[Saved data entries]

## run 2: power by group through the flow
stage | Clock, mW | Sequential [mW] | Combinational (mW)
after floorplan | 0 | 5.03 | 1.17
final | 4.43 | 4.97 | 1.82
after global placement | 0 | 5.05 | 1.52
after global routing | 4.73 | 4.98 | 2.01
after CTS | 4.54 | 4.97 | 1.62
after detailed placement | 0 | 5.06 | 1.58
## src/hw/rtl/slir_pkg.sv

```systemverilog
package slir_pkg;

    localparam int DEF_CAPACITY = 64;

    localparam int OP_W   = 2;
    localparam int VAL_W  = 32;
    localparam int IDX_W  = 6;
    localparam int STAT_W = 2;
    localparam int CNT_W  = 7;

    typedef logic [OP_W-1:0]   t_op;
    typedef logic [STAT_W-1:0] t_status;

    localparam t_op OP_INSERT = 2'd0;
    localparam t_op OP_REMOVE = 2'd1;
    localparam t_op OP_UPDATE = 2'd2;
    localparam t_op OP_READ   = 2'd3;

    localparam t_status ST_OK        = 2'd0;
    localparam t_status ST_FULL      = 2'd1;
    localparam t_status ST_NOT_FOUND = 2'd2;
    localparam t_status ST_BAD_INDEX = 2'd3;

    // datapath commands, one per cycle
    typedef enum logic [3:0] {
        CMD_NONE,
        CMD_LOAD,
        CMD_RM_READ,
        CMD_RM_STEP,
        CMD_RM_END,
        CMD_INS_INIT,
        CMD_INS_NEW,
        CMD_INS_READ,
        CMD_INS_STEP,
        CMD_INS_PUT,
        CMD_IDX_READ,
        CMD_IDX_TAKE,
        CMD_FINISH
    } t_cmd;

    typedef struct packed {
        t_cmd    cmd;
        t_status status;
    } t_dp_ctl;

    typedef struct packed {
        logic full;
        logic rm_at_end;
        logic rm_none;
        logic ins_at_base;
        logic ins_hit;
        logic idx_ok;
    } t_dp_stat;

    typedef struct packed {
        t_status                  status;
        logic [CNT_W-1:0]         count;
        logic [CNT_W-1:0]         removed;
        logic signed [VAL_W-1:0]  read_value;
    } t_rsp;

endpackage

```

## src/hw/rtl/slir_req_if.sv

```systemverilog
interface slir_req_if;
    import slir_pkg::*;

    logic                    valid;
    logic                    ready;
    logic [OP_W-1:0]         op;
    logic signed [VAL_W-1:0] value;
    logic signed [VAL_W-1:0] new_value;
    logic [IDX_W-1:0]        index;

    modport source (output valid, output op, output value, output new_value, output index,
                    input ready);
    modport sink   (input valid, input op, input value, input new_value, input index,
                    output ready);
endinterface

```

## src/hw/rtl/slir_rsp_if.sv

```systemverilog
interface slir_rsp_if;
    import slir_pkg::*;

    logic                    valid;
    logic                    ready;
    logic [STAT_W-1:0]       status;
    logic [CNT_W-1:0]        count;
    logic [CNT_W-1:0]        removed;
    logic signed [VAL_W-1:0] read_value;

    modport source (output valid, output status, output count, output removed,
                    output read_value, input ready);
    modport sink   (input valid, input status, input count, input removed,
                    input read_value, output ready);
endinterface

```

## src/hw/rtl/sorted_list_insert_remove_update.sv

```systemverilog
// Channel  Dir  Fields                                   Transfer
// i_req    in   op, value, new_value, index              valid & ready
// o_rsp    out  status, count, removed, read_value       valid & ready
//
// One item at a time; i_req is ready only while the sequencer is idle.
// Insert walks down from the top, shifting entries not below the value up, and skips the
// walk when full; remove scans the whole list; update runs a remove, then inserts the new
// value only when the old one was found; a read past the count returns ST_BAD_INDEX.
// A result waiting in o_rsp does not block the next request; only finishing
// the next item waits for it. Synchronous active-low reset empties the list.
module sorted_list_insert_remove_update #(
    parameter int CAPACITY = slir_pkg::DEF_CAPACITY
) (
    input  logic       i_clk,
    input  logic       i_rst_n,
    slir_req_if.sink   i_req,
    slir_rsp_if.source o_rsp
);
    import slir_pkg::*;

    t_dp_ctl  ctl;
    t_dp_stat stat;
    t_rsp     rsp;
    logic     rsp_valid;
    logic     req_ready;

    slir_ctrl u_ctrl (
        .i_clk       (i_clk),
        .i_rst_n     (i_rst_n),
        .i_req_valid (i_req.valid),
        .i_req_op    (i_req.op),
        .o_req_ready (req_ready),
        .o_rsp_valid (rsp_valid),
        .i_rsp_ready (o_rsp.ready),
        .i_stat      (stat),
        .o_ctl       (ctl)
    );

    slir_datapath #(
        .CAPACITY (CAPACITY)
    ) u_datapath (
        .i_clk       (i_clk),
        .i_rst_n     (i_rst_n),
        .i_value     (i_req.value),
        .i_new_value (i_req.new_value),
        .i_index     (i_req.index),
        .i_ctl       (ctl),
        .o_stat      (stat),
        .o_rsp       (rsp)
    );

    assign i_req.ready      = req_ready;
    assign o_rsp.valid      = rsp_valid;
    assign o_rsp.status     = rsp.status;
    assign o_rsp.count      = rsp.count;
    assign o_rsp.removed    = rsp.removed;
    assign o_rsp.read_value = rsp.read_value;

endmodule

```

## src/hw/rtl/slir_datapath.sv

```systemverilog
module slir_datapath #(
    parameter int CAPACITY = slir_pkg::DEF_CAPACITY
) (
    input  logic                             i_clk,
    input  logic                             i_rst_n,
    input  logic signed [slir_pkg::VAL_W-1:0] i_value,
    input  logic signed [slir_pkg::VAL_W-1:0] i_new_value,
    input  logic [slir_pkg::IDX_W-1:0]        i_index,
    input  slir_pkg::t_dp_ctl                 i_ctl,
    output slir_pkg::t_dp_stat                o_stat,
    output slir_pkg::t_rsp                    o_rsp
);
    import slir_pkg::*;

    localparam int AW = (CAPACITY > 1) ? $clog2(CAPACITY) : 1;
    localparam int FW = $clog2(CAPACITY + 1);
    localparam int CW = (FW > IDX_W) ? FW : IDX_W;
    localparam logic [FW-1:0] FULL_CNT = FW'(CAPACITY);

    logic signed [VAL_W-1:0] mem [CAPACITY];

    logic [FW-1:0]           r_fill, n_fill;
    logic signed [VAL_W-1:0] r_key, n_key;
    logic signed [VAL_W-1:0] r_nval, n_nval;
    logic [IDX_W-1:0]        r_idx, n_idx;
    logic [FW-1:0]           r_ptr, n_ptr;
    logic [FW-1:0]           r_wr, n_wr;
    logic [FW-1:0]           r_removed, n_removed;
    logic signed [VAL_W-1:0] r_rdval, n_rdval;
    logic signed [VAL_W-1:0] r_rdata;
    t_rsp                    r_rsp, n_rsp;

    logic                    we;
    logic [AW-1:0]           waddr;
    logic signed [VAL_W-1:0] wdata;
    logic                    re;
    logic [AW-1:0]           raddr;
    logic [FW-1:0]           ptr_dec;
    logic                    ins_hit;

    assign ptr_dec = r_ptr - 1'b1;
    assign ins_hit = r_rdata < r_key;

    assign o_stat.full        = (r_fill == FULL_CNT);
    assign o_stat.rm_at_end   = (r_ptr == r_fill);
    assign o_stat.rm_none     = (r_wr == r_fill);
    assign o_stat.ins_at_base = (r_ptr == '0);
    assign o_stat.ins_hit     = ins_hit;
    assign o_stat.idx_ok      = (CW'(r_idx) < CW'(r_fill));

    assign o_rsp = r_rsp;

    always_comb begin
        n_fill    = r_fill;
        n_key     = r_key;
        n_nval    = r_nval;
        n_idx     = r_idx;
        n_ptr     = r_ptr;
        n_wr      = r_wr;
        n_removed = r_removed;
        n_rdval   = r_rdval;
        n_rsp     = r_rsp;
        we        = 1'b0;
        waddr     = r_ptr[AW-1:0];
        wdata     = r_key;
        re        = 1'b0;
        raddr     = r_ptr[AW-1:0];
        unique case (i_ctl.cmd)
            CMD_LOAD: begin
                n_key     = i_value;
                n_nval    = i_new_value;
                n_idx     = i_index;
                n_ptr     = '0;
                n_wr      = '0;
                n_removed = '0;
                n_rdval   = '0;
            end
            CMD_RM_READ: begin
                re = 1'b1;
            end
            CMD_RM_STEP: begin
                // keep entries that differ from the key, packed down at r_wr
                n_ptr = r_ptr + 1'b1;
                if (r_rdata != r_key) begin
                    we    = 1'b1;
                    waddr = r_wr[AW-1:0];
                    wdata = r_rdata;
                    n_wr  = r_wr + 1'b1;
                end
            end
            CMD_RM_END: begin
                n_removed = r_fill - r_wr;
                n_fill    = r_wr;
            end
            CMD_INS_INIT: begin
                n_ptr = r_fill;
            end
            CMD_INS_NEW: begin
                n_ptr = r_fill;
                n_key = r_nval;
            end
            CMD_INS_READ: begin
                re    = 1'b1;
                raddr = ptr_dec[AW-1:0];
            end
            CMD_INS_STEP: begin
                // walk down from the top: shift up until an entry below the key
                we = 1'b1;
                if (ins_hit) begin
                    wdata  = r_key;
                    n_fill = r_fill + 1'b1;
                end else begin
                    wdata = r_rdata;
                    n_ptr = ptr_dec;
                end
            end
            CMD_INS_PUT: begin
                we     = 1'b1;
                n_fill = r_fill + 1'b1;
            end
            CMD_IDX_READ: begin
                re    = 1'b1;
                raddr = AW'(r_idx);
            end
            CMD_IDX_TAKE: begin
                n_rdval = r_rdata;
            end
            CMD_FINISH: begin
                n_rsp.status     = i_ctl.status;
                n_rsp.count      = CNT_W'(r_fill);
                n_rsp.removed    = CNT_W'(r_removed);
                n_rsp.read_value = r_rdval;
            end
            default: begin
            end
        endcase
    end

    always_ff @(posedge i_clk) begin
        if (!i_rst_n) begin
            r_fill <= '0;
        end else begin
            r_fill <= n_fill;
        end
    end

    always_ff @(posedge i_clk) begin
        r_key     <= n_key;
        r_nval    <= n_nval;
        r_idx     <= n_idx;
        r_ptr     <= n_ptr;
        r_wr      <= n_wr;
        r_removed <= n_removed;
        r_rdval   <= n_rdval;
        r_rsp     <= n_rsp;
    end

    always_ff @(posedge i_clk) begin
        if (we) begin
            mem[waddr] <= wdata;
        end
        if (re) begin
            r_rdata <= mem[raddr];
        end
    end

endmodule

```

## src/hw/rtl/slir_ctrl.sv

```systemverilog
module slir_ctrl (
    input  logic                     i_clk,
    input  logic                     i_rst_n,
    input  logic                     i_req_valid,
    input  slir_pkg::t_op            i_req_op,
    output logic                     o_req_ready,
    output logic                     o_rsp_valid,
    input  logic                     i_rsp_ready,
    input  slir_pkg::t_dp_stat       i_stat,
    output slir_pkg::t_dp_ctl        o_ctl
);
    import slir_pkg::*;

    localparam logic [3:0] S_IDLE     = 4'd0;
    localparam logic [3:0] S_INS_GO   = 4'd1;
    localparam logic [3:0] S_INS_RD   = 4'd2;
    localparam logic [3:0] S_INS_CHK  = 4'd3;
    localparam logic [3:0] S_RM_RD    = 4'd4;
    localparam logic [3:0] S_RM_CHK   = 4'd5;
    localparam logic [3:0] S_INS_NEW  = 4'd6;
    localparam logic [3:0] S_IDX_RD   = 4'd7;
    localparam logic [3:0] S_IDX_TAKE = 4'd8;
    localparam logic [3:0] S_FIN      = 4'd9;

    logic [3:0] r_state, n_state;
    t_op        r_op, n_op;
    t_status    r_status, n_status;
    logic       r_out_valid, n_out_valid;

    assign o_req_ready = (r_state == S_IDLE);
    assign o_rsp_valid = r_out_valid;

    always_comb begin
        n_state      = r_state;
        n_op         = r_op;
        n_status     = r_status;
        n_out_valid  = r_out_valid;
        o_ctl.cmd    = CMD_NONE;
        o_ctl.status = r_status;
        if (r_out_valid && i_rsp_ready) begin
            n_out_valid = 1'b0;
        end
        unique case (r_state)
            S_IDLE: begin
                if (i_req_valid) begin
                    o_ctl.cmd = CMD_LOAD;
                    n_op      = i_req_op;
                    n_status  = ST_OK;
                    unique case (i_req_op)
                        OP_INSERT:            n_state = S_INS_GO;
                        OP_REMOVE, OP_UPDATE: n_state = S_RM_RD;
                        default:              n_state = S_IDX_RD;
                    endcase
                end
            end
            S_INS_GO: begin
                if (i_stat.full) begin
                    n_status = ST_FULL;
                    n_state  = S_FIN;
                end else begin
                    o_ctl.cmd = CMD_INS_INIT;
                    n_state   = S_INS_RD;
                end
            end
            S_INS_RD: begin
                if (i_stat.ins_at_base) begin
                    o_ctl.cmd = CMD_INS_PUT;
                    n_state   = S_FIN;
                end else begin
                    o_ctl.cmd = CMD_INS_READ;
                    n_state   = S_INS_CHK;
                end
            end
            S_INS_CHK: begin
                o_ctl.cmd = CMD_INS_STEP;
                n_state   = i_stat.ins_hit ? S_FIN : S_INS_RD;
            end
            S_RM_RD: begin
                if (i_stat.rm_at_end) begin
                    o_ctl.cmd = CMD_RM_END;
                    if (i_stat.rm_none) begin
                        n_status = ST_NOT_FOUND;
                        n_state  = S_FIN;
                    end else if (r_op == OP_UPDATE) begin
                        n_state = S_INS_NEW;
                    end else begin
                        n_state = S_FIN;
                    end
                end else begin
                    o_ctl.cmd = CMD_RM_READ;
                    n_state   = S_RM_CHK;
                end
            end
            S_RM_CHK: begin
                o_ctl.cmd = CMD_RM_STEP;
                n_state   = S_RM_RD;
            end
            S_INS_NEW: begin
                o_ctl.cmd = CMD_INS_NEW;
                n_state   = S_INS_RD;
            end
            S_IDX_RD: begin
                if (i_stat.idx_ok) begin
                    o_ctl.cmd = CMD_IDX_READ;
                    n_state   = S_IDX_TAKE;
                end else begin
                    n_status = ST_BAD_INDEX;
                    n_state  = S_FIN;
                end
            end
            S_IDX_TAKE: begin
                o_ctl.cmd = CMD_IDX_TAKE;
                n_state   = S_FIN;
            end
            S_FIN: begin
                // output register free, or emptied by this cycle's transfer
                if (!r_out_valid || i_rsp_ready) begin
                    o_ctl.cmd   = CMD_FINISH;
                    n_out_valid = 1'b1;
                    n_state     = S_IDLE;
                end
            end
            default: begin
                n_state = S_IDLE;
            end
        endcase
    end

    always_ff @(posedge i_clk) begin
        if (!i_rst_n) begin
            r_state     <= S_IDLE;
            r_status    <= ST_OK;
            r_out_valid <= 1'b0;
        end else begin
            r_state     <= n_state;
            r_status    <= n_status;
            r_out_valid <= n_out_valid;
        end
    end

    always_ff @(posedge i_clk) begin
        r_op <= n_op;
    end

endmodule

```

## src/flat_wrapper.sv

```systemverilog
// flat-port wrapper written by rule: the top's interface ports become plain ports
module sorted_list_insert_remove_update_flat import slir_pkg::*;
#(
    parameter int CAPACITY = slir_pkg::DEF_CAPACITY
)
  (i_clk, i_rst_n, i_req_valid, i_req_op, i_req_value, i_req_new_value, i_req_index, i_req_ready, o_rsp_valid, o_rsp_status, o_rsp_count, o_rsp_removed, o_rsp_read_value, o_rsp_ready);
  slir_req_if i_req_i ();
  slir_rsp_if o_rsp_i ();
  input  logic i_clk;
  input  logic i_rst_n;
  input wire logic [$bits(i_req_i.valid)-1:0] i_req_valid;
  input wire logic [$bits(i_req_i.op)-1:0] i_req_op;
  input wire logic [$bits(i_req_i.value)-1:0] i_req_value;
  input wire logic [$bits(i_req_i.new_value)-1:0] i_req_new_value;
  input wire logic [$bits(i_req_i.index)-1:0] i_req_index;
  output wire logic [$bits(i_req_i.ready)-1:0] i_req_ready;
  output wire logic [$bits(o_rsp_i.valid)-1:0] o_rsp_valid;
  output wire logic [$bits(o_rsp_i.status)-1:0] o_rsp_status;
  output wire logic [$bits(o_rsp_i.count)-1:0] o_rsp_count;
  output wire logic [$bits(o_rsp_i.removed)-1:0] o_rsp_removed;
  output wire logic [$bits(o_rsp_i.read_value)-1:0] o_rsp_read_value;
  input wire logic [$bits(o_rsp_i.ready)-1:0] o_rsp_ready;
  assign i_req_i.valid = i_req_valid;
  assign i_req_i.op = i_req_op;
  assign i_req_i.value = i_req_value;
  assign i_req_i.new_value = i_req_new_value;
  assign i_req_i.index = i_req_index;
  assign i_req_ready = i_req_i.ready;
  assign o_rsp_valid = o_rsp_i.valid;
  assign o_rsp_status = o_rsp_i.status;
  assign o_rsp_count = o_rsp_i.count;
  assign o_rsp_removed = o_rsp_i.removed;
  assign o_rsp_read_value = o_rsp_i.read_value;
  assign o_rsp_i.ready = o_rsp_ready;
  sorted_list_insert_remove_update #(.CAPACITY(CAPACITY)) u_core (.i_clk(i_clk), .i_rst_n(i_rst_n), .i_req(i_req_i), .o_rsp(o_rsp_i));
endmodule
```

EXERCISE GOAL: Filter by the word "after": copy every line of the data that holds it.

ANSWER TO THE EXERCISE:
after floorplan | 0 | 5.03 | 1.17
after global placement | 0 | 5.05 | 1.52
after global routing | 4.73 | 4.98 | 2.01
after CTS | 4.54 | 4.97 | 1.62
after detailed placement | 0 | 5.06 | 1.58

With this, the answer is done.